Image: Thinkstock
It is probably true that money cannot buy love. But we should not also conclude that money is unable to buy love’s cure. Which is to say, five star ultra-luxe spa lodgings and a good body treatment is the fastest road to recovery after a break-up that I know.
I have sustained two major emotional injuries in my adult life and a number of minor dumpings and by the time I got to the second or third “I’m leaving you because you need to learn how to love, Helen” (if you ever hear this, a fairly reliable translation is: “I have met someone who showed me her tits on webcam”) I got jack from talking to mental health professionals. I mean. You leave their suites blotchy and $200 poorer just to hear “it’s not your fault”. It struck me that my beauty therapist would tell me the same thing for about fifty bucks less AND apply a hydrating mask.
By the time I got to the third or fourth “I just need some time to work on me” (if you ever hear this, a fairly reliable translation is: “I fear I cannot keep my naked webcam chats a secret for much longer so one of us has to move out”) I had upgraded from simple beauty therapy to a full-blown spa retreat. Two years ago when I was left for a webcam, I checked into the Lake House in Daylesford an emotional corn husk and left a fully moisturised peach.
How to trust someone again after a breakup
Frankly, if there’s a hard financial choice to make between improved skin tone and a bunch of tedious “mindfulness” exercises, I’m spending my wages in the place that serves cucumber water every time. If it were not for glycolic acid, Diptyque candles by the hot tub and a menu of dainties than included what I have now identified as the western world’s most heartbreak-appropriate dessert (white chocolate jelly with violets), I don’t think I would have rebuilt myself at all after the last tsunami of tears.
Oh, alright.
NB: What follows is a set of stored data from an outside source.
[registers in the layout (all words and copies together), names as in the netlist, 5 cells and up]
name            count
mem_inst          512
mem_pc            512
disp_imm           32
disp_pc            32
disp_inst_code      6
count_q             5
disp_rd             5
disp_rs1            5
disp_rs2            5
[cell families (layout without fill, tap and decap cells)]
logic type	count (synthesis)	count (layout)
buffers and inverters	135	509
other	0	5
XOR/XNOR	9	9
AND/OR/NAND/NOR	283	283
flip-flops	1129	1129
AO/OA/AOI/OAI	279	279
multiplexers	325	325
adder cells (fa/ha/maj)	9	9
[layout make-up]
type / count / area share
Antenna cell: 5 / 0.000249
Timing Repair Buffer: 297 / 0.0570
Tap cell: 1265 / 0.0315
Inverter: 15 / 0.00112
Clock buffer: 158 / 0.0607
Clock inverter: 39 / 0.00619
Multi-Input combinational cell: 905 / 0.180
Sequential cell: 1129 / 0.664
<file path="src/rtl/shift_add_pkg.sv">
// rtl/shift_add_pkg.sv - shared constants for the shift-add multiplier datapath and controller
package shift_add_pkg;

    localparam int DEF_M  = 8;
    localparam int DEF_N  = 8;
    localparam int CNT_W  = $clog2(DEF_N + 1);
    localparam int PROD_W = DEF_M + DEF_N;

    // One-hot command encoding shared with the controller
    localparam logic [3:0] CMD_LOAD  = 4'b0001;
    localparam logic [3:0] CMD_ADD   = 4'b0010;
    localparam logic [3:0] CMD_SHIFT = 4'b0100;
    localparam logic [3:0] CMD_OUT   = 4'b1000;

endpackage

</file>
<file path="src/rtl/shift_add_datapath.sv">
// rtl/shift_add_datapath.sv - multiplicand/accumulator/carry/multiplier registers with product publish
module shift_add_datapath
    import shift_add_pkg::*;
#(
    parameter int M = DEF_M,
    parameter int N = DEF_N
) (
    input  logic           clk,
    input  logic           rst,
    input  logic [M-1:0]   multiplicand,
    input  logic [N-1:0]   multiplier,
    input  logic           load_cmd,
    input  logic           add_cmd,
    input  logic           shift_cmd,
    input  logic           out_cmd,
    output logic           lsb,
    output logic [M+N-1:0] product,
    output logic           product_valid,
    output logic           busy
);

    localparam int CW = $clog2(N + 1);
    localparam int PW = M + N;

    logic [M-1:0]  mreg_q, mreg_d;
    logic [M-1:0]  acc_q, acc_d;
    logic          c_q, c_d;
    logic [N-1:0]  q_q, q_d;
    logic [CW-1:0] cnt_q, cnt_d;
    logic          out_d_q, out_d_d;
    logic          busy_q, busy_d;
    logic [PW-1:0] product_q, product_d;
    logic          product_valid_q, product_valid_d;

    logic          active;
    logic          add_en;
    logic          shift_en;
    logic          publish;
    logic [M:0]    sum;
    logic [N:0]    q_ext;
    logic [N-1:0]  q_shift;

    always_comb begin
        active   = (cnt_q < CW'(N));
        add_en   = add_cmd && active;
        shift_en = shift_cmd && active;
        // Post-add value; shift consumes it so add+shift in one cycle behaves as add-then-shift
        sum      = add_en ? ({1'b0, acc_q} + {1'b0, mreg_q}) : {c_q, acc_q};
        q_ext    = {sum[0], q_q};
        q_shift  = N'(q_ext >> 1);
        publish  = out_cmd && !out_d_q;

        mreg_d          = mreg_q;
        acc_d           = acc_q;
        c_d             = c_q;
        q_d             = q_q;
        cnt_d           = cnt_q;
        busy_d          = busy_q;
        out_d_d         = out_cmd;
        product_d       = publish ? {acc_q, q_q} : product_q;
        product_valid_d = publish;

        if (load_cmd) begin
            mreg_d = multiplicand;
            q_d    = multiplier;
            acc_d  = '0;
            c_d    = 1'b0;
            cnt_d  = '0;
            busy_d = 1'b1;
        end else if (shift_en) begin
            acc_d = sum[M:1];
            q_d   = q_shift;
            c_d   = 1'b0;
            cnt_d = cnt_q + CW'(1);
            if (cnt_d == CW'(N)) begin
                busy_d = 1'b0;
            end
        end else if (add_en) begin
            {c_d, acc_d} = sum;
        end

        if (load_cmd) begin
            lsb = multiplier[0];
        end else if (shift_en) begin
            lsb = q_shift[0];
        end else begin
            lsb = q_q[0];
        end
    end

    always_ff @(posedge clk) begin
        if (rst) begin
            mreg_q          <= '0;
            acc_q           <= '0;
            c_q             <= 1'b0;
            q_q             <= '0;
            cnt_q           <= '0;
            out_d_q         <= 1'b0;
            busy_q          <= 1'b0;
            product_q       <= '0;
            product_valid_q <= 1'b0;
        end else begin
            mreg_q          <= mreg_d;
            acc_q           <= acc_d;
            c_q             <= c_d;
            q_q             <= q_d;
            cnt_q           <= cnt_d;
            out_d_q         <= out_d_d;
            busy_q          <= busy_d;
            product_q       <= product_d;
            product_valid_q <= product_valid_d;
        end
    end

    assign product       = product_q;
    assign product_valid = product_valid_q;
    assign busy          = busy_q;

endmodule

</file>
I probably would have but it might have taken much longer and been a lot less fun and I wouldn’t have been able to make a convincing case for a return trip to the heartbreak hotel when I learned that my friend had been ditched by a total idiot.
My old pal Clem Bastow is a sterling girl of whom, save for her appalling taste in suitors, I approve entirely. And so it was when her latest Man-Baby dumped her at the DFO (AT THE DFO. I wish he had done it at Miu Miu or something. Getting the sack next to remainder bins and racks of parallel imports just seems especially humiliating) I said, “Right. Wax your bush and pack your elasticised pants because you’re eating and exfoliating your way out of this one.”
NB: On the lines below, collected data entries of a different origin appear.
===== src/rtl/mem_arb_pkg.sv =====
// Shared types and default sizes for the two-port memory arbiter.
package mem_arb_pkg;

  localparam int MEM_WORDS_DEF = 1024;
  localparam int AW_DEF        = 16;
  localparam int DW_DEF        = 16;
  localparam int CNT_W_DEF     = 16;

  typedef enum logic {
    PORT_IF = 1'b0,
    PORT_D  = 1'b1
  } port_e;

  // One in-flight access, carried alongside the memory's read latency.
  typedef struct packed {
    logic  valid;
    port_e port;
    logic  is_read;
    logic  err;
  } tag_t;

endpackage


===== src/rtl/mem_arbiter_if.sv =====
// CPU-side request ports, memory-side strobes and grant counters of mem_arbiter.
interface mem_arbiter_if #(
  parameter int AW    = mem_arb_pkg::AW_DEF,
  parameter int DW    = mem_arb_pkg::DW_DEF,
  parameter int CNT_W = mem_arb_pkg::CNT_W_DEF
);
  import mem_arb_pkg::*;

  // Handshake: a requester raises req with a stable payload and holds both
  // until it samples ack high at a rising edge; ack is combinational in that
  // cycle. Dropping req before ack withdraws the request without side effects.
  logic          if_req;
  logic [AW-1:0] if_addr;
  logic          if_ack;
  logic          if_rvalid;
  logic [DW-1:0] if_rdata;
  logic          if_err;

  logic          d_req;
  logic          d_we;
  logic [AW-1:0] d_addr;
  logic [DW-1:0] d_wdata;
  logic          d_ack;
  logic          d_rvalid;
  logic [DW-1:0] d_rdata;
  logic          d_err;

  logic             cnt_clr;
  logic [CNT_W-1:0] if_gnt_cnt;
  logic [CNT_W-1:0] d_gnt_cnt;

  logic          MemRead;
  logic          MemWrite;
  logic [AW-1:0] ADDR;
  logic [DW-1:0] Data_in;
  logic [DW-1:0] MemData;

  port_e rr_ptr;

  modport slave (
    input  if_req, if_addr, d_req, d_we, d_addr, d_wdata, cnt_clr, MemData,
    output if_ack, if_rvalid, if_rdata, if_err,
    output d_ack, d_rvalid, d_rdata, d_err,
    output if_gnt_cnt, d_gnt_cnt,
    output MemRead, MemWrite, ADDR, Data_in, rr_ptr
  );

  modport master (
    output if_req, if_addr, d_req, d_we, d_addr, d_wdata, cnt_clr, MemData,
    input  if_ack, if_rvalid, if_rdata, if_err,
    input  d_ack, d_rvalid, d_rdata, d_err,
    input  if_gnt_cnt, d_gnt_cnt,
    input  MemRead, MemWrite, ADDR, Data_in, rr_ptr
  );

endinterface


===== src/rtl/mem_arbiter_rr.sv =====
// Two-request round-robin arbiter; ptr names the port that wins the next tie.
module rr_arb2
  import mem_arb_pkg::*;
(
  input  logic       CLK,
  input  logic       reset,
  input  logic [1:0] req,
  output logic [1:0] gnt,
  output port_e      ptr
);

  always_comb begin
    gnt = req;
    if (req == 2'b11) begin
      gnt = (ptr == PORT_IF) ? 2'b01 : 2'b10;
    end
  end

  always_ff @(posedge CLK) begin
    if (reset) begin
      ptr <= PORT_IF;
    end else if (gnt[0]) begin
      ptr <= PORT_D;
    end else if (gnt[1]) begin
      ptr <= PORT_IF;
    end
  end

endmodule


===== src/rtl/mem_arbiter.sv =====
// Shares one single-port memory between instruction fetch and data load/store,
// issuing one in-order access per cycle and returning read data two cycles later.
module mem_arbiter
  import mem_arb_pkg::*;
#(
  parameter int MEM_WORDS = MEM_WORDS_DEF,
  parameter int AW        = AW_DEF,
  parameter int DW        = DW_DEF,
  parameter int CNT_W     = CNT_W_DEF
) (
  input  logic          CLK,
  input  logic          reset,
  mem_arbiter_if.slave  bus
);

  logic [1:0]       req;
  logic [1:0]       gnt;
  logic             issue;
  logic             is_read;
  logic             trap;
  port_e            gnt_port;
  logic [AW-1:0]    sel_addr;
  logic [DW-1:0]    rd_word;
  tag_t             tag1, tag2;
  logic             mem_read_q, mem_write_q;
  logic [AW-1:0]    addr_q;
  logic [DW-1:0]    wdata_q;
  logic [DW-1:0]    if_rdata_q, d_rdata_q;
  logic [CNT_W-1:0] if_cnt, d_cnt;

  // Requests are masked during reset so the pointer and counters stay put.
  assign req = {bus.d_req, bus.if_req} & {2{~reset}};

  rr_arb2 u_rr (
    .CLK   (CLK),
    .reset (reset),
    .req   (req),
    .gnt   (gnt),
    .ptr   (bus.rr_ptr)
  );

  always_comb begin
    issue    = |gnt;
    gnt_port = gnt[1] ? PORT_D : PORT_IF;
    sel_addr = gnt[1] ? bus.d_addr : bus.if_addr;
    is_read  = ~gnt[1] | ~bus.d_we;
    trap     = ({1'b0, sel_addr} >= (AW+1)'(MEM_WORDS));
    rd_word  = tag2.err ? '0 : bus.MemData;
  end

  always_ff @(posedge CLK) begin
    if (reset) begin
      mem_read_q  <= 1'b0;
      mem_write_q <= 1'b0;
      addr_q      <= '0;
      wdata_q     <= '0;
      tag1        <= '0;
      tag2        <= '0;
      if_rdata_q  <= '0;
      d_rdata_q   <= '0;
      if_cnt      <= '0;
      d_cnt       <= '0;
    end else begin
      mem_read_q  <= issue & is_read & ~trap;
      mem_write_q <= issue & ~is_read & ~trap;
      if (issue && !trap) addr_q <= sel_addr;
      if (issue && !is_read && !trap) wdata_q <= bus.d_wdata;
      tag1 <= '{valid: issue, port: gnt_port, is_read: is_read, err: trap};
      tag2 <= tag1;
      if (bus.if_rvalid) if_rdata_q <= bus.if_rdata;
      if (bus.d_rvalid)  d_rdata_q  <= bus.d_rdata;
      if (bus.cnt_clr) begin
        if_cnt <= '0;
        d_cnt  <= '0;
      end else begin
        if (gnt[0] && !(&if_cnt)) if_cnt <= if_cnt + CNT_W'(1);
        if (gnt[1] && !(&d_cnt))  d_cnt  <= d_cnt + CNT_W'(1);
      end
    end
  end

  assign bus.if_ack = gnt[0];
  assign bus.d_ack  = gnt[1];

  // Strobes are also gated by reset so a preload under reset is never touched.
  assign bus.MemRead  = mem_read_q & ~reset;
  assign bus.MemWrite = mem_write_q & ~reset;
  assign bus.ADDR     = addr_q;
  assign bus.Data_in  = wdata_q;

  assign bus.if_rvalid = ~reset & tag2.valid & (tag2.port == PORT_IF) & tag2.is_read;
  assign bus.if_err    = ~reset & tag2.valid & (tag2.port == PORT_IF) & tag2.err;
  assign bus.d_rvalid  = ~reset & tag2.valid & (tag2.port == PORT_D) & tag2.is_read;
  assign bus.d_err     = ~reset & tag2.valid & (tag2.port == PORT_D) & tag2.err;

  assign bus.if_rdata = reset ? '0 : (bus.if_rvalid ? rd_word : if_rdata_q);
  assign bus.d_rdata  = reset ? '0 : (bus.d_rvalid  ? rd_word : d_rdata_q);

  assign bus.if_gnt_cnt = if_cnt;
  assign bus.d_gnt_cnt  = d_cnt;

endmodule


===== src/flat_wrapper.sv =====
// flat-port wrapper written by rule: the top's interface ports become plain ports
module mem_arbiter_flat import mem_arb_pkg::*;
#(
  parameter int MEM_WORDS = MEM_WORDS_DEF,
  parameter int AW        = AW_DEF,
  parameter int DW        = DW_DEF,
  parameter int CNT_W     = CNT_W_DEF
)
  (CLK, reset, bus_if_req, bus_if_addr, bus_d_req, bus_d_we, bus_d_addr, bus_d_wdata, bus_cnt_clr, bus_MemData, bus_if_ack, bus_if_rvalid, bus_if_rdata, bus_if_err, bus_d_ack, bus_d_rvalid, bus_d_rdata, bus_d_err, bus_if_gnt_cnt, bus_d_gnt_cnt, bus_MemRead, bus_MemWrite, bus_ADDR, bus_Data_in, bus_rr_ptr);
  mem_arbiter_if #(.AW(AW), .DW(DW), .CNT_W(CNT_W)) bus_i ();
  input  logic CLK;
  input  logic reset;
  input wire logic [$bits(bus_i.if_req)-1:0] bus_if_req;
  input wire logic [$bits(bus_i.if_addr)-1:0] bus_if_addr;
  input wire logic [$bits(bus_i.d_req)-1:0] bus_d_req;
  input wire logic [$bits(bus_i.d_we)-1:0] bus_d_we;
  input wire logic [$bits(bus_i.d_addr)-1:0] bus_d_addr;
  input wire logic [$bits(bus_i.d_wdata)-1:0] bus_d_wdata;
  input wire logic [$bits(bus_i.cnt_clr)-1:0] bus_cnt_clr;
  input wire logic [$bits(bus_i.MemData)-1:0] bus_MemData;
  output wire logic [$bits(bus_i.if_ack)-1:0] bus_if_ack;
  output wire logic [$bits(bus_i.if_rvalid)-1:0] bus_if_rvalid;
  output wire logic [$bits(bus_i.if_rdata)-1:0] bus_if_rdata;
  output wire logic [$bits(bus_i.if_err)-1:0] bus_if_err;
  output wire logic [$bits(bus_i.d_ack)-1:0] bus_d_ack;
  output wire logic [$bits(bus_i.d_rvalid)-1:0] bus_d_rvalid;
  output wire logic [$bits(bus_i.d_rdata)-1:0] bus_d_rdata;
  output wire logic [$bits(bus_i.d_err)-1:0] bus_d_err;
  output wire logic [$bits(bus_i.if_gnt_cnt)-1:0] bus_if_gnt_cnt;
  output wire logic [$bits(bus_i.d_gnt_cnt)-1:0] bus_d_gnt_cnt;
  output wire logic [$bits(bus_i.MemRead)-1:0] bus_MemRead;
  output wire logic [$bits(bus_i.MemWrite)-1:0] bus_MemWrite;
  output wire logic [$bits(bus_i.ADDR)-1:0] bus_ADDR;
  output wire logic [$bits(bus_i.Data_in)-1:0] bus_Data_in;
  output wire logic [$bits(bus_i.rr_ptr)-1:0] bus_rr_ptr;
  assign bus_i.if_req = bus_if_req;
  assign bus_i.if_addr = bus_if_addr;
  assign bus_i.d_req = bus_d_req;
  assign bus_i.d_we = bus_d_we;
  assign bus_i.d_addr = bus_d_addr;
  assign bus_i.d_wdata = bus_d_wdata;
  assign bus_i.cnt_clr = bus_cnt_clr;
  assign bus_i.MemData = bus_MemData;
  assign bus_if_ack = bus_i.if_ack;
  assign bus_if_rvalid = bus_i.if_rvalid;
  assign bus_if_rdata = bus_i.if_rdata;
  assign bus_if_err = bus_i.if_err;
  assign bus_d_ack = bus_i.d_ack;
  assign bus_d_rvalid = bus_i.d_rvalid;
  assign bus_d_rdata = bus_i.d_rdata;
  assign bus_d_err = bus_i.d_err;
  assign bus_if_gnt_cnt = bus_i.if_gnt_cnt;
  assign bus_d_gnt_cnt = bus_i.d_gnt_cnt;
  assign bus_MemRead = bus_i.MemRead;
  assign bus_MemWrite = bus_i.MemWrite;
  assign bus_ADDR = bus_i.ADDR;
  assign bus_Data_in = bus_i.Data_in;
  assign bus_rr_ptr = bus_i.rr_ptr;
  mem_arbiter #(.MEM_WORDS(MEM_WORDS), .AW(AW), .DW(DW), .CNT_W(CNT_W)) u_core (.CLK(CLK), .reset(reset), .bus(bus_i));
endmodule

===== config.mk =====
export PLATFORM = sky130hd
export DESIGN_NAME = mem_arbiter_flat
export DESIGN_NICKNAME = d
export VERILOG_FILES = /design/src/rtl/mem_arb_pkg.sv /design/src/rtl/mem_arbiter_if.sv /design/src/rtl/mem_arbiter_rr.sv /design/src/rtl/mem_arbiter.sv /design/src/flat_wrapper.sv
export SDC_FILE = /design/constraint.sdc
export NUM_CORES = 1
export LEC_CHECK = 0
export BUFFER_PORTS_ARGS = -buffer_cell sky130_fd_sc_hd__buf_2
export CORE_UTILIZATION = 30
export DETAILED_ROUTE_END_ITERATION = 12
export PLACE_DENSITY_LB_ADDON = 0.25
export SYNTH_ARGS = -nofsm -noshare
export SYNTH_HDL_FRONTEND = slang
export SYNTH_SLANG_ARGS = --single-unit
export TNS_END_PERCENT = 20

===== constraint.sdc =====
create_clock -name CLK -period 1.9 [get_ports CLK]
set_input_delay 0.095 -clock CLK [delete_from_list [all_inputs] [get_ports CLK]]
set_output_delay 0.095 -clock CLK [all_outputs]
set_load 0.005 [all_outputs]

# Word level (Yosys, flattened, before mapping)
# Index checks and enable logic that the tools add are counted.
classes:
  n_addsub: 2
  magnitude_cmp: 1
  n_eq_ne: 1
  mux: 11
  bitwise_logic: 21
  n_reduce_logical: 14
ops:
  columns: ["op", "count"]
  rows:
  - ["$mux 16", 6]
  - ["$add 16x1->16 const B", 2]
  - ["$reduce_and 16->1", 2]
  - ["$ge 16x11->1 const B", 1]
  - ["$and 1x1->1", 13]
  - ["$not 1->1", 6]
  - ["$logic_and 1x1->1", 5]
  - ["$logic_not 1->1", 4]
  - ["$mux 2", 2]
  - ["$reduce_or 2->1", 2]
  - ["$mux 1", 3]
  - ["$and 2x2->2", 1]
  - ["$eq 2x2->1 const B", 1]
  - ["$reduce_bool 2->1", 1]
  - ["$or 1x1->1", 1]
totals:
  ff_bits: 107
  in_bits: 70
  output_inout_bits: 105

# Logic depth before layout (Yosys ltp)
depth:
  ltp_word: 9
  mapped_depth: 7
  mapped_depth_nobuf: 5

# Cells and area by module
# From an unflattened synthesis, not the netlist that was laid out.
hier_totals:
  cells_unflattened: 580
  area_unflattened_um2: 4707.0
modules_own_cells:
  columns: ["module", "n_inst", "cells_each", "area_each_um2", "seq_area_each_um2"]
  rows:
  - ["mem_arbiter", 1, 574, 4657.0, 2122.0]
  - ["rr_arb2", 1, 6, 50.0, 20.0]

# Least setup slack after synthesis
# Ideal clock, no wire load.
synth_timing:
  kind: "reg-to-reg"
  startpoint: "reg u_core.d_cnt[0] (netlist: u_core.bus.d_gnt_cnt[0])"
  endpoint: "reg u_core.d_cnt[14] (netlist: u_core.bus.d_gnt_cnt[14])"
  arrival_time_ps: 1855
  t_required_ps: 1830
  slack_ps: -26
  stages_incl_launch_ff: 7
  path_cell_list: "dfxtp_1 ha_1 nand3_1 or4_1 buf_2 or4_1 a21oi_1"
synth_between:
  elab_chain_cells: 3
  word_cells_on_any_way: 4
  classes_between: "add/sub (1); reduce/logical (3)"
synth_rtl:
  columns: ["item", "line_no", "rtl"]
  rows:
  - ["start, declared", "mem_arbiter.sv:29", "logic [CNT_W-1:0] if_cnt, d_cnt;"]
  - ["start signal, assigned", "mem_arbiter.sv:77", "if (gnt[1] && !(&d_cnt)) d_cnt <= d_cnt + CNT_W'(1);"]
  - ["branches (longest 3 deep; another with $add 16x1->16)", null, null]
# Parallel ways; which one is timed is not known.
# A chain may end at the register's enable or synchronous reset.

# Worst setup path in the final report
layout_timing:
  startpoint: "reg u_core.d_cnt[7] (netlist: u_core.bus.d_gnt_cnt[7])"
  endpoint: "reg u_core.d_cnt[14] (netlist: u_core.bus.d_gnt_cnt[14])"
# Same word-level chain as after synthesis.

==> qor.csv <==
metric,value,unit
startpoint,u_core.bus.d_gnt_cnt[7],
place_congestion,0.829,
syn_nets,659,
h-tree-depth,3,
drc,0,
synth.area.mux_share,1.92,%
hold_path.class,in2reg,
async_reset_ff_share,0,%
dp_hpwl,9940,um
clock-sinks,107,
slew_violations,0,
cts_root_buffer,clkbuf_16,
yosys_warnings,0,
cpMaxStageDelayCell,or4_4,
cp_slowest_stage_delay,0.54,ns
crit_chain,nand4_2 > or4_4 > or4_1 > a21oi_1,
synth_simple_gate_area_share,29.6,%
clock_skew,0.00774,ns
hold_viol_final,0,
tightest_slew,0.683,ns
synthAdderAreaFrac,0.532,%
r2r-start,u_core.bus.d_gnt_cnt[7],
vias_per_cell,4.92,
num_vias,5005,
antenna_found_initial,0,
required,2.18,ns
cts_tree,done,
drive_above_1_share,30.9,%
power_density,688,nW/um2
tns,0,ns
chipWidth,127,um
grt_pass1_vias,4521,
fillerInstances,1564,
arrival,2.08,ns
wl_per_cell,14.0,um
maxCapViolations,0,
slew_headroom,54.5,%
synth-seq-cells,107,
power_leakage,2.73,nW
drt_iter0_markers,299,
grt_pass1_wl,23000,um
routed_wl,14300,um
path_clk_slew,0.07,ns
hp-start,bus_if_addr[7],
grt.total_usage,17.9,%
cp-end-kind,flip-flop,
fin_util,43.1,%
synthesis.area,4700,um2
ys.flop_type,dfxtp_1,
syn2layout_area_growth,40.0,%
setup_viol,0,
synth_top_family_by_area,simple AND/OR/NAND/NOR gates,
cp-start-kind,flip-flop,
reg2reg_slack,0.1,ns
die_area,16200,um2
max_freq,0.555,GHz
final_nets,874,
cts_made_buffers,9,
synth_compound_area_share,18.6,%
core_area,15300,um2
synth_cell_types,43,
whs,0.0185,ns
io_buffers,174,
grt_max_degree,70,
clkLatencyLatePin,0.35,ns
die_h,127,um
status,"complete, no violations",
power,0.00453,W
cts_buffer_depth,2,
antennaDiodeCount,0,
placed_area,6010,um2
synth_cells,587,
layout_common_cells,"buf_2, nand2_1, dfxtp_1",
synth-edff-count,0,
path_max_fanout,5,
path_class,reg2reg,
peakVddDrop,0.000426,V
ant_nets,0,
final.min_clock_period,1.80,ns
synth-xor-area-share,0,%
io_pins,175,
timing.final.crit_share,94.8,%
avgSynthCellArea,8.01,um2
final_common_cell,buf_2,
drt_first_pass_iters,5,
grt-ovfl-total,0,
fin_area,6580,um2
rows,45,
yosysSeqAreaShare,45.6,%
start_util,30.8,%
==> path summary, 6_finish.rpt <==
| kind | endpoint | cells after the start |
|---|---|---|
| hold reg to reg | u_core.tag2[1] | 1 |
| setup reg to reg | u_core.bus.d_gnt_cnt[14] | 4 |
| hold / removal | u_core.bus.ADDR[7] | 3 |
| setup / recovery | u_core.bus.d_gnt_cnt[14] | 4 |
==> stage by stage <==
stage                     instances  worst slack (ns)
after detailed placement        977            0.0347
after floorplan                 587            0.0205
after global placement          977            0.0608
final                          1018            0.0997
after CTS                      1014          0.000514
after global routing           1018          -0.00161
==> cell usage after synthesis, types with 4 or more instances <==
| master | instances | share of area, % |
|---|---|---|
| nor2_1 | 10 | 0.80 |
| dfxtp_1 | 107 | 46 |
| a311oi_1 | 12 | 2.2 |
| clkbuf_1 | 31 | 2.5 |
| inv_1 | 8 | 0.64 |
| mux2i_1 | 9 | 1.9 |
| or3_1 | 12 | 1.6 |
| nand4_1 | 12 | 1.6 |
| o31ai_1 | 9 | 1.4 |
| and3_1 | 5 | 0.67 |
| o21ai_0 | 23 | 2.4 |
| buf_2 | 4 | 0.43 |
| nor3b_1 | 8 | 1.3 |
| and4_1 | 6 | 1.1 |
| or4_1 | 10 | 1.6 |
| nand3_1 | 32 | 3.4 |
| a21oi_1 | 97 | 10 |
| nor2b_1 | 26 | 3.5 |
| nand2_1 | 108 | 8.6 |
| nor4_1 | 9 | 1.2 |
| nor3_1 | 15 | 1.6 |
==> logic make-up (layout without fill, tap and decap cells) <==
kind of cell	count (synthesis)	in the layout
adder cells (fa/ha/maj)	2	2
flip-flops	107	107
AO/OA/AOI/OAI	154	154
multiplexers	9	9
buffers and inverters	46	266
AND/OR/NAND/NOR	269	269
==> registers in the layout, indices dropped and copies added, names as in the netlist, 4 cells and up <==
register,cells
u_core.bus.d_gnt_cnt,16
u_core.bus.ADDR,16
u_core.tag1,4
u_core.tag2,4
u_core.d_rdata_q,16
u_core.bus.Data_in,16
u_core.if_rdata_q,16
u_core.bus.if_gnt_cnt,16
==> critical path, delay by kind of cell (launching register included) <==
family | cells | cell delay (ns)
and+or+nand+nor | 3 | 1.23
DFF | 1 | 0.35
AOI/OAI and AO/OA | 1 | 0.15
==> layout make-up <==
type                    instances  area, um2  share of cell area [%]
clock buffers                  11        243                    3.69
repair buffers                240       1420                    21.6
inverters                      10       47.5                   0.722
flip-flops and latches        107       2150                    32.6
clock inverters                 5       60.1                   0.912
well taps                     211        264                    4.01
multi-input cells             434       2400                    36.5
==> repair_timing <==
| action | in CTS | in global routing |
|---|---|---|
| gates resized for setup | 2 | 7 |
| endpoints found under the hold margin | 20 | 0 |
| setup buffers | 0 | 4 |
| endpoints found under the setup margin | 32 | 46 |
| hold buffers | 21 | 0 |
==> metal layers <==
| layer | wire (um) | track usage [%] |
|---|---|---|
| met4 | 161 | 6.02 |
| met1 | 6890 | 24.2 |
| met5 | 0 | 0 |
| met3 | 642 | 3.22 |
| met2 | 6580 | 28.7 |
==> power by group <==
group	total, W	internal, W	leakage [nW]	switching, W
combinational	0.000322	0.000148	1.72	0.000174
sequential	0.00227	0.00226	0.865	0.00000804
clock	0.00194	0.00107	0.146	0.000875
Note: power is estimated with default switching activity, not from simulation.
Daylesford is a striking postcard of a village an hour out of Melbourne and it is full of spotless style and produce. Its ragtag rhododendron gardens and impeccably rustic main street were probably conceived by homosexual set designers raised on a strict diet of Audrey Hepburn and understated tastes.
Its natural spas are probably the result of geological forces, but who cares about minerals and shit right now, because here we are in a town full of nineteenth century bathhouses and uncommonly good country coffee. We’re gonna beat a retreat from emotional defeat, Clem. Appropriately, we were to do this in the Lake House’s premium villa known as The Retreat.